I am reading a book on neural networks, and am now doing a chapter on backpropagation. (See chapter here). In this chapter, the writer is presenting four equations, that together form the backbone of the Backpropagation algorithm. In the second equation: \begin{eqnarray} \delta^l = ((w^{l+1})^T \delta^{l+1}) \odot \sigma'(z^l) \end{eqnarray}
He states the following:
This equation appears complicated, but each element has a nice interpretation. Suppose we know the error: \begin{eqnarray} \delta^{l+1} \end{eqnarray} At the l+1th layer. When we apply the transpose weight matrix, \begin{eqnarray} (w^{l+1})^T \end{eqnarray} We can think intuitively of this as moving the error backward through the network, giving us some sort of measure of the error at the output of the l'th layer. We then take the Hadamard product: \begin{eqnarray} \odot \sigma'(z^l) \end{eqnarray} This moves the error backward through the activation function in layer l, giving us the error δl in the weighted input to layer l.

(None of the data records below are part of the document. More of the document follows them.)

$ cat src/rtl/flick_tick_bank.sv
// -----------------------------------------------------------------------------
// flick_tick_bank
//
// A bank of N_CH independent programmable tick generators on the 2 MHz clock.
// Each channel counts clk_2MHz edges up to its own divisor. At every terminal
// count it emits a one-cycle tick pulse and toggles a square wave output.
// A channel is either free-running (mode 0) or one-shot (mode 1). A one-shot
// channel stops after its first terminal count and raises a sticky done flag.
//
// Parameters
//   N_CH     number of channels, 1..16
//   CNT_W    divisor / counter width in bits
//   DEF_DIV  divisor loaded into every channel by reset (must fit in CNT_W)
//
// Ports
//   clk_2MHz   in   1      system clock, all state changes on the rising edge
//   reset      in   1      asynchronous, active-high reset
//   ch_en      in   N_CH   per-channel count enable (level)
//   sync       in   1      one-cycle pulse: restart the phase of every channel
//   load       in   1      one-cycle pulse: write load_div/load_mode to load_ch
//   load_ch    in   CH_W   target channel of load; values >= N_CH write nothing
//   load_div   in   CNT_W  new divisor (0 stops the channel)
//   load_mode  in   1      new mode: 0 = free-running, 1 = one-shot
//   tick       out  N_CH   registered one-cycle pulse at each terminal count
//   wave       out  N_CH   registered square wave, toggles at each terminal count
//   done       out  N_CH   registered sticky flag, set when a one-shot completes
// -----------------------------------------------------------------------------
module flick_tick_bank #(
  parameter int unsigned N_CH    = 4,
  parameter int unsigned CNT_W   = 21,
  parameter int unsigned DEF_DIV = 250000,
  localparam int unsigned CH_W   = (N_CH > 1) ? $clog2(N_CH) : 1
) (
  input  logic             clk_2MHz,
  input  logic             reset,
  input  logic [N_CH-1:0]  ch_en,
  input  logic             sync,
  input  logic             load,
  input  logic [CH_W-1:0]  load_ch,
  input  logic [CNT_W-1:0] load_div,
  input  logic             load_mode,
  output logic [N_CH-1:0]  tick,
  output logic [N_CH-1:0]  wave,
  output logic [N_CH-1:0]  done
);

  // Reset value of the divisor, sized once so every channel uses the same
  // constant without repeating the width cast.
  localparam logic [CNT_W-1:0] DEF_DIV_W = CNT_W'(DEF_DIV);

  // Operating mode of a channel.
  typedef enum logic {
    MODE_FREE    = 1'b0,
    MODE_ONESHOT = 1'b1
  } mode_e;

  // Complete architectural state of one channel. Keeping it in a single
  // struct makes reset, restart and load read as whole-state assignments.
  typedef struct packed {
    logic [CNT_W-1:0] div;
    logic [CNT_W-1:0] cnt;
    mode_e            mode;
    logic             wave;
    logic             tick;
    logic             done;
  } chan_t;

  for (genvar i = 0; i < N_CH; i++) begin : g_ch

    chan_t            st_q;
    logic             load_hit;
    logic             active;
    logic             terminal;
    logic [CNT_W-1:0] div_m1;

    // A load addresses this channel only when load_ch equals its index.
    // Codes >= N_CH match no channel, so an out-of-range load writes nothing.
    assign load_hit = load && (load_ch == CH_W'(i));

    // div == 0 parks the channel. A one-shot that has completed also parks
    // until a load, a sync or a reset restarts it.
    assign active = ch_en[i]
                 && (st_q.div != '0)
                 && !((st_q.mode == MODE_ONESHOT) && st_q.done);

    // Terminal count uses >= instead of == so that a counter sitting at or
    // above div-1 cannot run on towards wrap-around. It simply terminates on
    // the next active cycle. div_m1 is only consulted while div != 0, so the
    // underflow for div == 0 never matters.
    assign div_m1   = st_q.div - CNT_W'(1);
    assign terminal = (st_q.cnt >= div_m1);

    // NOTE: sequential state is assigned with non-blocking (<=) only, so every
    //       channel register samples pre-edge values regardless of statement order.
    always_ff @(posedge clk_2MHz or posedge reset) begin
      if (reset) begin
        st_q.div  <= DEF_DIV_W;
        st_q.cnt  <= '0;
        st_q.mode <= MODE_FREE;
        st_q.wave <= 1'b0;
        st_q.tick <= 1'b0;
        st_q.done <= 1'b0;
      end else if (sync || load_hit) begin
        // A restart outranks a terminal count in the same cycle: no tick and
        // no toggle. When sync and load coincide, the addressed channel takes
        // its new divisor and mode while every channel restarts.
        st_q.cnt  <= '0;
        st_q.wave <= 1'b0;
        st_q.tick <= 1'b0;
        st_q.done <= 1'b0;
        if (load_hit) begin
          st_q.div  <= load_div;
          st_q.mode <= mode_e'(load_mode);
        end
      end else if (active) begin
        if (terminal) begin
          st_q.cnt  <= '0;
          st_q.tick <= 1'b1;
          st_q.wave <= ~st_q.wave;
          // Only a one-shot latches done. A free-running channel keeps done
          // at its cleared value.
          if (st_q.mode == MODE_ONESHOT) begin
            st_q.done <= 1'b1;
          end
        end else begin
          st_q.cnt  <= st_q.cnt + CNT_W'(1);
          st_q.tick <= 1'b0;
        end
      end else begin
        // Paused, stopped (div == 0) or finished one-shot. cnt, wave and done
        // hold so that re-enabling resumes mid-period.
        st_q.tick <= 1'b0;
      end
    end

    assign tick[i] = st_q.tick;
    assign wave[i] = st_q.wave;
    assign done[i] = st_q.done;

  end : g_ch

endmodule : flick_tick_bank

I don't understand how taking the transpose of a weight-matrix moves the error backwards; Since we multiply by the weight matrix to get to the next layer, some sort of division by the weight matrix would be more logical for me to get from the l+1 layer to the l'th layer. I also do not really get why taking a hadamard product takes us further back, to the weighted input. Can somebody explain me what is going on here?